▶ _Work instructions_
The entries below must be transcribed exactly. Leave nothing out.

** Information follows **

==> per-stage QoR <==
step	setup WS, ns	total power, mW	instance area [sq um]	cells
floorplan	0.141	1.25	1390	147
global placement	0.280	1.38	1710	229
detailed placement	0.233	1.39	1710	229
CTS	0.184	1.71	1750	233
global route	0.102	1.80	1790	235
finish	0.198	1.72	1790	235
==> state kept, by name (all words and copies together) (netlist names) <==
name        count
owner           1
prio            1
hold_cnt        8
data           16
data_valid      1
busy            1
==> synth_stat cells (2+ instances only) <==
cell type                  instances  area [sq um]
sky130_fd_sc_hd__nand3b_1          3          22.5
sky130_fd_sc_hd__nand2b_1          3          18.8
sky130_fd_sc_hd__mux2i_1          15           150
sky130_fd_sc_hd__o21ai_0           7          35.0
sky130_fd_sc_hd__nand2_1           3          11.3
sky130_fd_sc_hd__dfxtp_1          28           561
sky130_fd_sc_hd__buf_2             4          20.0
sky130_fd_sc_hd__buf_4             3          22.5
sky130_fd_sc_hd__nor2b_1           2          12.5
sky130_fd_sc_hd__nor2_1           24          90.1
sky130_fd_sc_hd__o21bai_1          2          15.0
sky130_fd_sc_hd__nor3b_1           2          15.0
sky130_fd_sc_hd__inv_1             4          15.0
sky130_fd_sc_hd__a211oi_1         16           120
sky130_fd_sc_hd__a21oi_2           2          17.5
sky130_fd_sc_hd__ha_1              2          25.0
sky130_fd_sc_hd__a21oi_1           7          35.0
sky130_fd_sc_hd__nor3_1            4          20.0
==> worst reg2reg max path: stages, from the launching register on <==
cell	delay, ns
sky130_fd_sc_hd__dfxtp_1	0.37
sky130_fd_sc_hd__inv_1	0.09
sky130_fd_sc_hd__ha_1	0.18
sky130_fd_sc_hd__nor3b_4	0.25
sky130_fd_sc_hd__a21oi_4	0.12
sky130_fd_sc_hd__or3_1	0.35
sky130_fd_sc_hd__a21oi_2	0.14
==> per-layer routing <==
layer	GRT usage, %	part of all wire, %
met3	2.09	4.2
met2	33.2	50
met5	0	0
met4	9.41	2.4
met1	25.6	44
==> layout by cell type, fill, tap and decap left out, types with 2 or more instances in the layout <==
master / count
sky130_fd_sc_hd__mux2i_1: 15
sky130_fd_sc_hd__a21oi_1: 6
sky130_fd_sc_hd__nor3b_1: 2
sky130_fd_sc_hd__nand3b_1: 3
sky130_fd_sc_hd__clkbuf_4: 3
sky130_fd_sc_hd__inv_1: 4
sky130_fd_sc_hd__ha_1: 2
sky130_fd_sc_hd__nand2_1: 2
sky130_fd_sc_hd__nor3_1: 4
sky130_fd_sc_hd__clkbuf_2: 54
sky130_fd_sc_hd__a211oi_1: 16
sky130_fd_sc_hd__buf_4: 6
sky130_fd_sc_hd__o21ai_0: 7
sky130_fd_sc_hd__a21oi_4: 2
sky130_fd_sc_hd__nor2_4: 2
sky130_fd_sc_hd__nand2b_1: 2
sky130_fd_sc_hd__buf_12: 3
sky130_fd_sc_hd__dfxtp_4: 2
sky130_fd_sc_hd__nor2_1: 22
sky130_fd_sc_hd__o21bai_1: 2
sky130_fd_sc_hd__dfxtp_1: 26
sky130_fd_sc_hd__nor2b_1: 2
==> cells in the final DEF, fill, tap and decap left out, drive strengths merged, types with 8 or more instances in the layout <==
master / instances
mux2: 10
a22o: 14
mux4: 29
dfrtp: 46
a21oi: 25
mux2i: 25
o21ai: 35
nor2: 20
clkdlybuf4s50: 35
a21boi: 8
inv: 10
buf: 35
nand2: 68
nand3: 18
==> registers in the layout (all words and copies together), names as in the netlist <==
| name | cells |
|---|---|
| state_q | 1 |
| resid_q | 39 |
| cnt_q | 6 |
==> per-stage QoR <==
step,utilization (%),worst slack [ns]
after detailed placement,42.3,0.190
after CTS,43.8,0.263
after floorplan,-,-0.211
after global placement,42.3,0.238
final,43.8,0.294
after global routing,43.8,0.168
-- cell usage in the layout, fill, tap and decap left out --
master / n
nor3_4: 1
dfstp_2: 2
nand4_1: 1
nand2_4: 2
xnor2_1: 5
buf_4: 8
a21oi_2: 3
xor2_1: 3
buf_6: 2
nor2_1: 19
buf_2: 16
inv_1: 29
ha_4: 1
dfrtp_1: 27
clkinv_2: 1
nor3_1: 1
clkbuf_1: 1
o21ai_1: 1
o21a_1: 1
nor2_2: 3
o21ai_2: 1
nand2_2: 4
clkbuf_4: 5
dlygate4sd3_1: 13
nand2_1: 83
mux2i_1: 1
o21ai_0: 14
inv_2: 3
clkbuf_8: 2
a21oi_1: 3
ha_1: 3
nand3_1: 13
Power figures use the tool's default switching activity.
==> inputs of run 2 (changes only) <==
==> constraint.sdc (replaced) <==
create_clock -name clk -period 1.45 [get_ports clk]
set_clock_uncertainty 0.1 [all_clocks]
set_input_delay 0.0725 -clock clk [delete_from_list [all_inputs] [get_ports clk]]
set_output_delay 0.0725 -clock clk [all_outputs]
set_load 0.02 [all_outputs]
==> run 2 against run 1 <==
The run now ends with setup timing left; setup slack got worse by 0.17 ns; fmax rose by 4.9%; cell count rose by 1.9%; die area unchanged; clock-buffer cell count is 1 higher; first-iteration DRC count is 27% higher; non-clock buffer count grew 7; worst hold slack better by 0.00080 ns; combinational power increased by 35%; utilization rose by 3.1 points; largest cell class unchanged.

** End of Information **

▶ _Result for this task_
==> per-stage QoR <==
step	setup WS, ns	total power, mW	instance area [sq um]	cells
floorplan	0.141	1.25	1390	147
global placement	0.280	1.38	1710	229
detailed placement	0.233	1.39	1710	229
CTS	0.184	1.71	1750	233
global route	0.102	1.80	1790	235
finish	0.198	1.72	1790	235
==> state kept, by name (all words and copies together) (netlist names) <==
name        count
owner           1
prio            1
hold_cnt        8
data           16
data_valid      1
busy            1
==> synth_stat cells (2+ instances only) <==
cell type                  instances  area [sq um]
sky130_fd_sc_hd__nand3b_1          3          22.5
sky130_fd_sc_hd__nand2b_1          3          18.8
sky130_fd_sc_hd__mux2i_1          15           150
sky130_fd_sc_hd__o21ai_0           7          35.0
sky130_fd_sc_hd__nand2_1           3          11.3
sky130_fd_sc_hd__dfxtp_1          28           561
sky130_fd_sc_hd__buf_2             4          20.0
sky130_fd_sc_hd__buf_4             3          22.5
sky130_fd_sc_hd__nor2b_1           2          12.5
sky130_fd_sc_hd__nor2_1           24          90.1
sky130_fd_sc_hd__o21bai_1          2          15.0
sky130_fd_sc_hd__nor3b_1           2          15.0
sky130_fd_sc_hd__inv_1             4          15.0
sky130_fd_sc_hd__a211oi_1         16           120
sky130_fd_sc_hd__a21oi_2           2          17.5
sky130_fd_sc_hd__ha_1              2          25.0
sky130_fd_sc_hd__a21oi_1           7          35.0
sky130_fd_sc_hd__nor3_1            4          20.0
==> worst reg2reg max path: stages, from the launching register on <==
cell	delay, ns
sky130_fd_sc_hd__dfxtp_1	0.37
sky130_fd_sc_hd__inv_1	0.09
sky130_fd_sc_hd__ha_1	0.18
sky130_fd_sc_hd__nor3b_4	0.25
sky130_fd_sc_hd__a21oi_4	0.12
sky130_fd_sc_hd__or3_1	0.35
sky130_fd_sc_hd__a21oi_2	0.14
==> per-layer routing <==
layer	GRT usage, %	part of all wire, %
met3	2.09	4.2
met2	33.2	50
met5	0	0
met4	9.41	2.4
met1	25.6	44
==> layout by cell type, fill, tap and decap left out, types with 2 or more instances in the layout <==
master / count
sky130_fd_sc_hd__mux2i_1: 15
sky130_fd_sc_hd__a21oi_1: 6
sky130_fd_sc_hd__nor3b_1: 2
sky130_fd_sc_hd__nand3b_1: 3
sky130_fd_sc_hd__clkbuf_4: 3
sky130_fd_sc_hd__inv_1: 4
sky130_fd_sc_hd__ha_1: 2
sky130_fd_sc_hd__nand2_1: 2
sky130_fd_sc_hd__nor3_1: 4
sky130_fd_sc_hd__clkbuf_2: 54
sky130_fd_sc_hd__a211oi_1: 16
sky130_fd_sc_hd__buf_4: 6
sky130_fd_sc_hd__o21ai_0: 7
sky130_fd_sc_hd__a21oi_4: 2
sky130_fd_sc_hd__nor2_4: 2
sky130_fd_sc_hd__nand2b_1: 2
sky130_fd_sc_hd__buf_12: 3
sky130_fd_sc_hd__dfxtp_4: 2
sky130_fd_sc_hd__nor2_1: 22
sky130_fd_sc_hd__o21bai_1: 2
sky130_fd_sc_hd__dfxtp_1: 26
sky130_fd_sc_hd__nor2b_1: 2
==> cells in the final DEF, fill, tap and decap left out, drive strengths merged, types with 8 or more instances in the layout <==
master / instances
mux2: 10
a22o: 14
mux4: 29
dfrtp: 46
a21oi: 25
mux2i: 25
o21ai: 35
nor2: 20
clkdlybuf4s50: 35
a21boi: 8
inv: 10
buf: 35
nand2: 68
nand3: 18
==> registers in the layout (all words and copies together), names as in the netlist <==
| name | cells |
|---|---|
| state_q | 1 |
| resid_q | 39 |
| cnt_q | 6 |
==> per-stage QoR <==
step,utilization (%),worst slack [ns]
after detailed placement,42.3,0.190
after CTS,43.8,0.263
after floorplan,-,-0.211
after global placement,42.3,0.238
final,43.8,0.294
after global routing,43.8,0.168
-- cell usage in the layout, fill, tap and decap left out --
master / n
nor3_4: 1
dfstp_2: 2
nand4_1: 1
nand2_4: 2
xnor2_1: 5
buf_4: 8
a21oi_2: 3
xor2_1: 3
buf_6: 2
nor2_1: 19
buf_2: 16
inv_1: 29
ha_4: 1
dfrtp_1: 27
clkinv_2: 1
nor3_1: 1
clkbuf_1: 1
o21ai_1: 1
o21a_1: 1
nor2_2: 3
o21ai_2: 1
nand2_2: 4
clkbuf_4: 5
dlygate4sd3_1: 13
nand2_1: 83
mux2i_1: 1
o21ai_0: 14
inv_2: 3
clkbuf_8: 2
a21oi_1: 3
ha_1: 3
nand3_1: 13
Power figures use the tool's default switching activity.
==> inputs of run 2 (changes only) <==
==> constraint.sdc (replaced) <==
create_clock -name clk -period 1.45 [get_ports clk]
set_clock_uncertainty 0.1 [all_clocks]
set_input_delay 0.0725 -clock clk [delete_from_list [all_inputs] [get_ports clk]]
set_output_delay 0.0725 -clock clk [all_outputs]
set_load 0.02 [all_outputs]
==> run 2 against run 1 <==
The run now ends with setup timing left; setup slack got worse by 0.17 ns; fmax rose by 4.9%; cell count rose by 1.9%; die area unchanged; clock-buffer cell count is 1 higher; first-iteration DRC count is 27% higher; non-clock buffer count grew 7; worst hold slack better by 0.00080 ns; combinational power increased by 35%; utilization rose by 3.1 points; largest cell class unchanged.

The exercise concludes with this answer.